→ Work order: From the listing below, reproduce word for word the part that opens with the line containing "the previous run |" and closes with the line containing "the current run |"; reproduce nothing else.

→ Data in this exercise:
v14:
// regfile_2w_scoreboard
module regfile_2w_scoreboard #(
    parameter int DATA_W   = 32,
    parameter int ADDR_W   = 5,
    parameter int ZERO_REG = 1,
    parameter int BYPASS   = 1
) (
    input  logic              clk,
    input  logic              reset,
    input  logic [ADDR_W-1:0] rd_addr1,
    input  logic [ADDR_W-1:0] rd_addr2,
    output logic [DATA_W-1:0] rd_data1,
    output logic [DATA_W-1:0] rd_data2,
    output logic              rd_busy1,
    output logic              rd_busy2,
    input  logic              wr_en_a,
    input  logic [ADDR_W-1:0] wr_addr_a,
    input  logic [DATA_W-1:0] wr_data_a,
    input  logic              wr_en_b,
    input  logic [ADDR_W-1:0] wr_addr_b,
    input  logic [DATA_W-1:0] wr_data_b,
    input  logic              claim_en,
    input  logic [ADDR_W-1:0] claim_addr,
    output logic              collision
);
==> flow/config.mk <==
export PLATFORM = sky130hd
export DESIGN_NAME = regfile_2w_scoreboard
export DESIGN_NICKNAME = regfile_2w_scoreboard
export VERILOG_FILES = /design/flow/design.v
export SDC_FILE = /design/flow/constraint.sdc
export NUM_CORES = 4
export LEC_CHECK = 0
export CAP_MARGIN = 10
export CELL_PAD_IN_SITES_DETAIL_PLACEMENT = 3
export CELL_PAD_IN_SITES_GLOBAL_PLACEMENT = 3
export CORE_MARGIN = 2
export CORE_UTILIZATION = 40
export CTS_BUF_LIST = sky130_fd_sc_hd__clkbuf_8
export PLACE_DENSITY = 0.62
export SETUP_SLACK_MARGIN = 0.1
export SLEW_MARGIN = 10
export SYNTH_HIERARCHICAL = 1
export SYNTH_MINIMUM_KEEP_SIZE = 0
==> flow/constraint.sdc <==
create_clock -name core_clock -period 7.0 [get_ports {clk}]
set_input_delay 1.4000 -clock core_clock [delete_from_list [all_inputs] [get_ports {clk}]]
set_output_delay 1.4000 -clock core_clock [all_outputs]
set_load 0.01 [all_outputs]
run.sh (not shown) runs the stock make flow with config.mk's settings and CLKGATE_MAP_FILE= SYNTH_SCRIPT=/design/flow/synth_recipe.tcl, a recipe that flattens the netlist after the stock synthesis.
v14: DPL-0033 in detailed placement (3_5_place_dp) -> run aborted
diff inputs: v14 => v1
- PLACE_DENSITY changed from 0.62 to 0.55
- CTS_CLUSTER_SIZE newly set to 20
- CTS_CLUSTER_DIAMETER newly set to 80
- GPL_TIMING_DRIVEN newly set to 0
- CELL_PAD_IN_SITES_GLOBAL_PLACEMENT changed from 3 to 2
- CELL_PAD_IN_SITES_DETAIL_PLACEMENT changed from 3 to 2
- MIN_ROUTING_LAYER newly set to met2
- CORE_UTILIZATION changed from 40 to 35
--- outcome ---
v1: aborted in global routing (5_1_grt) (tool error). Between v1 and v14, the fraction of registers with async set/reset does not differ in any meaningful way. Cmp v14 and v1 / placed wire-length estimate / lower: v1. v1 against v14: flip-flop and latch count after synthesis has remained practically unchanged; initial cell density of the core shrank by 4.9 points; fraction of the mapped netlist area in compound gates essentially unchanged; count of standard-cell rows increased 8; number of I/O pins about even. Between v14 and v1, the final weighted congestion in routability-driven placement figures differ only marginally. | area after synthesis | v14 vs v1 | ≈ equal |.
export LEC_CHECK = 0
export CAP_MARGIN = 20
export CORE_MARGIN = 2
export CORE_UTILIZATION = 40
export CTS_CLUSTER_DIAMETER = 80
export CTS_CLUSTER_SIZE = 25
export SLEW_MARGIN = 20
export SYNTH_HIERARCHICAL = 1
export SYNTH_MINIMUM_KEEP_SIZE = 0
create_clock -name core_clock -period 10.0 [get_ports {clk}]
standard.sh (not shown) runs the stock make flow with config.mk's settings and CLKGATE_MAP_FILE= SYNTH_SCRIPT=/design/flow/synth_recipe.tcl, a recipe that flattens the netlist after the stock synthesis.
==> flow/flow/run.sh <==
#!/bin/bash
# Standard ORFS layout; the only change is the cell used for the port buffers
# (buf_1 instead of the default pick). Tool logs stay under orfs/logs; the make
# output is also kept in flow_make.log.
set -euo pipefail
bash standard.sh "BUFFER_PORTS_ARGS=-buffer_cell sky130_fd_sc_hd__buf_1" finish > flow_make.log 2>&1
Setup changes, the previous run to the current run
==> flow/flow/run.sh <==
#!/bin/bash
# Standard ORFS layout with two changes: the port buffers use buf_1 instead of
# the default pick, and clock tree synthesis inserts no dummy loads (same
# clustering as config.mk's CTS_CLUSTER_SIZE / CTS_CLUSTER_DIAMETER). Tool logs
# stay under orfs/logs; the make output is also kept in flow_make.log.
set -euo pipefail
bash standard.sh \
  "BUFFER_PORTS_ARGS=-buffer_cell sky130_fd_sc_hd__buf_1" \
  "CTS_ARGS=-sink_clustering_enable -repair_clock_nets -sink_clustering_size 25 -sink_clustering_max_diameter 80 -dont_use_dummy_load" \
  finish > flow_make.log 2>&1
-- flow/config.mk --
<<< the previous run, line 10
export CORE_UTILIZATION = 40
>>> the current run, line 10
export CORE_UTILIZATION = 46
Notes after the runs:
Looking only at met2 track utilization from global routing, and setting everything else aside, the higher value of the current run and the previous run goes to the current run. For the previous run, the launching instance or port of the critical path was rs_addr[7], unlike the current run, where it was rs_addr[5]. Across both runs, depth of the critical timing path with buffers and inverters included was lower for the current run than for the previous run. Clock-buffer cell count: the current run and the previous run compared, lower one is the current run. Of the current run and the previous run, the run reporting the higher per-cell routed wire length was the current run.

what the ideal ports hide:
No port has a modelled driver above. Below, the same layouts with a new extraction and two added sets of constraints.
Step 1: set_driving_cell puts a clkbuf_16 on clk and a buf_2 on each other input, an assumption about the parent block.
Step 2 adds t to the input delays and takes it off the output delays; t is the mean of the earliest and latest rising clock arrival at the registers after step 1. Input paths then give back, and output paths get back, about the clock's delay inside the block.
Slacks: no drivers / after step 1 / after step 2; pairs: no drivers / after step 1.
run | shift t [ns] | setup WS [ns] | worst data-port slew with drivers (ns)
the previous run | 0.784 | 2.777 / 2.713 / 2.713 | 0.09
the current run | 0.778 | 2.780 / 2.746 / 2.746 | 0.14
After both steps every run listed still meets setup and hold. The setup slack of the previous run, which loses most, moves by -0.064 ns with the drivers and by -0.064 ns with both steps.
Context: an optimization exercise on an open-source flow, tuned for small area, a short achievable clock period and few clock cycles per item. The choices shown serve that exercise and are no tape-out recipe. RTL that was checked went through simulation tests only; none was proved equivalent to the original. Power and IR drop assume default switching activity.

==> inputs of onyx <==
==> flow/design.v (excerpt) <==
module aes_dec_top
(
    input  logic        clk,
    input  logic        reset,
    input  logic [11:0] paddr,
    input  logic        psel,
    input  logic        penable,
    input  logic        pwrite,
    input  logic [31:0] pwdata,
    output logic [31:0] prdata,
    output logic        pready,
    output logic        pslverr
);
    logic         key_we;
    logic [5:0]   key_addr;
    logic [31:0]  key_wdata;
    logic         start;
    logic         fin;
    logic [127:0] ciphertext;
    logic [127:0] plaintext;
    logic [127:0] round_key;
    logic [127:0] last_key;
    logic [31:0]  wdata_z;
    logic [9:0]   round_sel;
    aes_dec_regs i_aes_dec_regs (
        .clk        (clk),
        .reset      (reset),
        .paddr      (paddr),
        .psel       (psel),
        .penable    (penable),
        .pwrite     (pwrite),
        .pwdata     (pwdata),
        .prdata     (prdata),
        .pready     (pready),
        .pslverr    (pslverr),
        .fin        (fin),
        .plaintext  (plaintext),
        .key_we     (key_we),
        .key_addr   (key_addr),
        .key_wdata  (key_wdata),
        .start      (start),
        .wdata_z    (wdata_z),
        .ciphertext (ciphertext)
    );
    aes_round_key_store i_aes_round_key_store (
        .clk       (clk),
        .key_we    (key_we),
        .key_addr  (key_addr),
        .key_wdata (key_wdata),
        .wdata_z   (wdata_z),
        .round_sel (round_sel),
        .round_key (round_key),
        .last_key  (last_key)
    );
    aes_dec_engine i_aes_dec_engine (
        .clk        (clk),
        .reset      (reset),
        .start      (start),
        .ciphertext (ciphertext),
        .last_key   (last_key),
        .round_key  (round_key),
        .round_sel  (round_sel),
        .fin        (fin),
        .plaintext  (plaintext)
    );
endmodule
==> flow/config.mk <==
export PLATFORM = sky130hd
export DESIGN_NAME = aes_dec_top
export DESIGN_NICKNAME = aes_dec_top
export VERILOG_FILES = /design/flow/design.v
export SDC_FILE = /design/flow/constraint.sdc
export NUM_CORES = 8
export LEC_CHECK = 0
export CAP_MARGIN = 20
export CORE_MARGIN = 2
export CORE_UTILIZATION = 40
export CTS_CLUSTER_DIAMETER = 100
export CTS_CLUSTER_SIZE = 25
export SLEW_MARGIN = 20
export TNS_END_PERCENT = 5
==> flow/constraint.sdc <==
create_clock -name core_clock -period 10.0 [get_ports {clk}]
set_input_delay 2.0000 -clock core_clock [delete_from_list [all_inputs] [get_ports {clk}]]
set_output_delay 2.0000 -clock core_clock [all_outputs]
set_load 0.01 [all_outputs]
standard.sh (not shown) runs the stock make flow with config.mk's settings and CLKGATE_MAP_FILE= SYNTH_SCRIPT=/design/flow/synth_recipe.tcl, a recipe that flattens the netlist after the stock synthesis.
==> flow/flow/run.sh <==
#!/bin/bash
# The standard layout (standard.sh, its synthesis unchanged) with two changes to how the layout
# is made: the port buffers are buf_2 cells, and timing repair works until the setup slack reaches
# SETUP_SLACK_MARGIN, well above zero at the 10 ns clock. The tools' output goes to standard.log.
set -euo pipefail
export SETUP_SLACK_MARGIN=7.2
export BUFFER_PORTS_ARGS="-buffer_cell sky130_fd_sc_hd__buf_2"
bash standard.sh > standard.log 2>&1
==> maple: changes against onyx <==
--- a/flow/flow/run.sh
+++ b/flow/flow/run.sh
@@ -5,3 +5,3 @@
 set -euo pipefail
-export SETUP_SLACK_MARGIN=7.2
+export SETUP_SLACK_MARGIN=7.0
 export BUFFER_PORTS_ARGS="-buffer_cell sky130_fd_sc_hd__buf_2"
==> summary.txt <==
|  | onyx | maple |
|---|---|---|
| Leakage power | 38.58 nW | 37.90 nW |
| Combinational-cell power consumption | 0.000775 W | 0.000772 W |
| Worst supply voltage drop on vdd | 0.0001291 V | 0.0001291 V |
| Post-layout power | 0.01440 W | 0.01436 W |
| Post-DP HPWL | 192100 um | 200100 um |
| CP Capture Point | i_aes_dec_regs.ciphertext[116] | i_aes_round_key_store.mem[40][7] |
| Non-filler instance count after layout | 10.68k | 10.60k |
| # placed instances | 9908 | 9930 |
| Final Routed Wirelength | 312100 um | 314000 um |
| Gr usage total | 25.19% | 25.45% |
| Clock net power | 0.00450 W | 0.00447 W |
| Total count of max-transition violations in the final report | 22 | 0 |
| FF-to-FF path depth | 9 | 13 |
| Area of placed instances | 98520 sq um | 98560 sq um |
| Number of gates given a new drive strength after cts | 567 | 420 |
| Number of setup buffers added after CTS | 443 | 317 |
| Antenna violations before repair | 12 | 15 |
| Status | failed layout checks | complete, no violations |
| Reasons for failing layout checks | capacitance limit, slew limit | - |
| Met1 routing resource usage after global routing | 35.03% | 36.17% |
| Final core area utilization | 47.39% | 46.79% |
| Number of DRC violations after detailed-routing iteration 0 | 7781 | 7663 |
| Number of vias per cell after detailed routing | 5.718 | 5.672 |
| Critical path startpoint | pwdata[22] | pwdata[2] |
| Met2 wire length | 139200 um | 140400 um |
| Worst-case setup margin in the final layout | 6.523 ns | 6.550 ns |
| P per Cell Area | 129.4 nW/um^2 | 130.8 nW/um^2 |
No run of this note included a check of the RTL's function; only the layout flow was run.
This is an optimization exercise on Yosys and OpenROAD, whose aim is small area, a short achievable clock period and few clock cycles per item, not a production implementation. Only simulation tests tie the RTL to the original design; equivalence was not proved. No activity file was given, so power comes from the tool's default toggle rates.

Setup of run 1:
## duty_gated_waveform_sample
module duty_gated_waveform_sample (
   input  logic                                   clock,
   input  logic                                   reset,
   input  logic                                   req_tvalid,
   output logic                                   req_tready,
   input  logic [dgws_pkg::REQ_DATA_BITS-1:0]     req_tdata,   
   output logic                                   rsp_tvalid,
   input  logic                                   rsp_tready,
   output logic [dgws_pkg::RSP_DATA_BITS-1:0]     rsp_tdata,   
   output logic                                   rsp_tuser,   
   input  logic                                   csr_we,
   input  logic [dgws_pkg::CSR_INDEX_BITS-1:0]    csr_index,
   input  logic [dgws_pkg::CSR_DATA_BITS-1:0]     csr_wdata
);
clock: 7.0 ns
lec_check: 0
cap_margin: 20
core_margin: 2
core_utilization: 65
cts_buf_list: sky130_fd_sc_hd__clkbuf_8
setup_slack_margin: 3.9
slew_margin: 20
tns_end_percent: 20
run.sh (not shown) runs the stock make flow with config.mk's settings and CLKGATE_MAP_FILE= SYNTH_SCRIPT=/design/flow/synth_recipe.tcl, a recipe that flattens the netlist after the stock synthesis.
Run 1: full flow OK, the timing, DRC and antenna checks passed
Testbench counts of run 1, summed over its fixed seeds: cycles 20,880, items 19,200.
This design comes from an exercise in tuning for a short achievable clock period and few clock cycles on the open sky130 flow, not from production work.
The RTL was checked by simulation tests, not by an equivalence proof against the original design.
Power and IR drop assume default switching activity.

==> run A: inputs <==
Design cache_top, start of the top module:
module cache_top #(
    parameter int SET_BITS = 4
) (
    input  wire logic             clk_i,
    input  wire logic             rst_i,
    input  wire logic             read_i,
    input  wire logic             write_i,
    input  wire cache_pkg::word_t address_i,
    input  wire cache_pkg::word_t writedata_i,
    output cache_pkg::word_t      readdata_o,
    output logic                  stb_o,
    output logic                  busy_o,
    input  wire cache_pkg::word_t mem_readdata_i,
    input  wire logic             mem_ack_i,
    output cache_pkg::word_t      mem_address_o,
    output cache_pkg::word_t      mem_writedata_o,
    output logic                  mem_read_o,
    output logic                  mem_write_o
);
    localparam int SETS     = 1 << SET_BITS;
    localparam int OFF      = cache_pkg::OFFSET_BITS;
    localparam int TAG_BITS = cache_pkg::XLEN - SET_BITS - OFF;
    localparam int MQD      = 16;   
    localparam int RQD      = 32;   
    localparam int IDW      = 4;    
  ...
clock: 6.0 ns
lec_check: 0
abc_clock_period_in_ps: 2500
cap_margin: 20
core_margin: 2
core_utilization: 35
setup_slack_margin: 3.0
slew_margin: 20
tns_end_percent: 5
run.sh (not shown) runs the stock make flow with config.mk's settings and CLKGATE_MAP_FILE= SYNTH_SCRIPT=/design/flow/synth_recipe.tcl, a recipe that flattens the netlist after the stock synthesis.
==> run F (differences from run A) <==
--- a/flow/design.v
+++ b/flow/design.v
@@ -80,10 +80,13 @@
     logic                     rq_wait_q[RQD];
     logic [IDW-1:0]           rq_id_q  [RQD];
     word_t                    rq_d_q   [RQD];
     logic                     stb_q;
     word_t                    readdata_q;
+    logic                     lf_v_q;
+    logic [IDW-1:0]           lf_id_q;
+    word_t                    lf_d_q;
     tag_t            s0_tag;
     logic [SET_BITS-1:0] s0_set;
     logic            f_go;
     tag_t            vtag;
     word_t           ldata;
@@ -170,21 +173,24 @@
         end
     end
     logic            rq_avail, rq_pop;
     word_t           rq_out;
     logic [RQD-1:0]  rq_cap;
-    logic            r_wait, r_now;
+    logic            r_wait;
+    logic [RQD-1:0]  rq_capl;
     logic [IDW-1:0]  r_id;
     always_comb begin
-        for (int i = 0; i < RQD; i++) rq_cap[i] = fill && rq_wait_q[i] && (rq_id_q[i] == mq_id_q[0]);
+        for (int i = 0; i < RQD; i++) begin
+            rq_capl[i] = lf_v_q && rq_wait_q[i] && (rq_id_q[i] == lf_id_q);
+            rq_cap[i]  = (fill && rq_wait_q[i] && (rq_id_q[i] == mq_id_q[0])) || rq_capl[i];
+        end
     end
     assign rq_avail = !rq_t_q[0] && (!rq_wait_q[0] || rq_cap[0]);
     assign rq_pop   = rq_avail;
-    assign rq_out   = rq_wait_q[0] ? mem_readdata_i : rq_d_q[0];
+    assign rq_out   = !rq_wait_q[0] ? rq_d_q[0] : (rq_capl[0] ? lf_d_q : mem_readdata_i);
     assign r_wait = s0_rd_q && (s0_rmiss_q || hp);
     assign r_id   = s0_rmiss_q ? nid_q : hpid;
-    assign r_now  = s0_rd_q && !s0_rmiss_q && hp && fill && (hpid == mq_id_q[0]);
     logic [MQD:0] mq_p1, mq_p2;
     logic [RQD:0] rq_p;
     assign mq_p1 = mq_pop ? {1'b0, mq_t_q[MQD:1]} : mq_t_q;
     assign mq_p2 = {mq_p1[MQD-1:0], 1'b0};
     assign rq_p  = rq_pop ? {1'b0, rq_t_q[RQD:1]} : rq_t_q;
@@ -252,26 +258,28 @@
             for (int i = 0; i < RQD; i++) begin
                 if (rq_pop) begin
                     if (i + 1 < RQD) begin
                         rq_wait_q[i] <= rq_wait_q[i+1] && !rq_cap[i+1];
                         rq_id_q[i]   <= rq_id_q[i+1];
-                        rq_d_q[i]    <= rq_cap[i+1] ? mem_readdata_i : rq_d_q[i+1];
+                        rq_d_q[i]    <= !rq_cap[i+1] ? rq_d_q[i+1] : (rq_capl[i+1] ? lf_d_q : mem_readdata_i);
                     end
                 end else begin
                     rq_wait_q[i] <= rq_wait_q[i] && !rq_cap[i];
-                    if (rq_cap[i]) rq_d_q[i] <= mem_readdata_i;
+                    if (rq_cap[i]) rq_d_q[i] <= rq_capl[i] ? lf_d_q : mem_readdata_i;
                 end
             end
             for (int i = 0; i < RQD; i++) begin
                 if (f_go && rq_p[i]) begin
-                    rq_wait_q[i] <= r_wait && !r_now;
-                    rq_d_q[i]    <= r_now ? mem_readdata_i : ldata;
+                    rq_wait_q[i] <= r_wait;
+                    rq_d_q[i]    <= ldata;
                     rq_id_q[i]   <= r_id;
                 end
             end
         end
         if (rq_pop) readdata_q <= rq_out;
+        lf_id_q <= mq_id_q[0];
+        lf_d_q  <= mem_readdata_i;
         if (rst_i) begin
             valid0_q    <= '0;
             valid1_q    <= '0;
             dirty0_q    <= '0;
             dirty1_q    <= '0;
@@ -286,11 +294,13 @@
             mem_read_q  <= 1'b0;
             mem_write_q <= 1'b0;
             rq_t_q      <= {{RQD{1'b0}}, 1'b1};
             rq_ok_q     <= 1'b1;
             stb_q       <= 1'b0;
+            lf_v_q      <= 1'b0;
         end else begin
+            lf_v_q <= fill;
             for (int s = 0; s < SETS; s++) begin
                 if (fill0[s]) pend0_q[s] <= 1'b0;
                 if (fill1[s]) pend1_q[s] <= 1'b0;
                 if (f_go && s0_sel0_q[s]) begin
                     valid0_q[s] <= 1'b1;
==> notes <==
Of run F and run A, run F has the higher non-clock buffer count (gap 300).
Of run A and run F, run F has the higher total power (gap 5.2%, measured against run F).
Against run F, the clock skew of run A is lower by 27 ps.
Of run F and run A, run A has the higher setup slack (gap 28 ps).
Sequential share of layout area: run A is higher than run F (3.5 points).
Between run A and run F, the lower register-to-register slack is in run F (gap 30 ps).
In run A the final area is smaller than in run F, by 8.1%.
Against run F, the global-route usage of run A is higher by 0.96 points.
Testbench counts of run A, summed over its fixed seeds: cycles 12,434.
Testbench counts of run F, summed over its fixed seeds: cycles 12,434.

-- afterwards: timing with drivers on the ports --
The flow's constraints put no driver on any port. The routed layouts listed below were extracted and timed again, unchanged, in two steps.
Step 1: set_driving_cell puts a clkbuf_16 on clk_i and a buf_2 on each other input, an assumption about the parent block.
Step 2 times the ports against the registers' clock, not the clock port: input delays grow and output delays shrink by t, the midpoint of the rising clock arrivals with the driver on.
Three values: no drivers, after step 1, after step 2; two values: the first two.
| run | t, ns | setup slack, ns | hold slack, ns | latest minus earliest clock arrival (ns) | worst data-port slew with drivers (ns) |
|---|---|---|---|---|---|
| run A | 1.249 | 2.031 / 2.031 / 1.001 | 0.327 / 0.207 / 0.456 | 0.094 / 0.095 | 0.20 |
| run F | 1.248 | 2.003 / 2.003 / 1.224 | 0.267 / 0.189 / 0.462 | 0.139 / 0.139 | 0.20 |
After both steps every run listed still meets setup and hold. The setup slack of run A, which loses most, moves by 0.000 ns with the drivers and by -1.030 ns with both steps.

→ Written response:
the previous run | 0.784 | 2.777 / 2.713 / 2.713 | 0.09
the current run | 0.778 | 2.780 / 2.746 / 2.746 | 0.14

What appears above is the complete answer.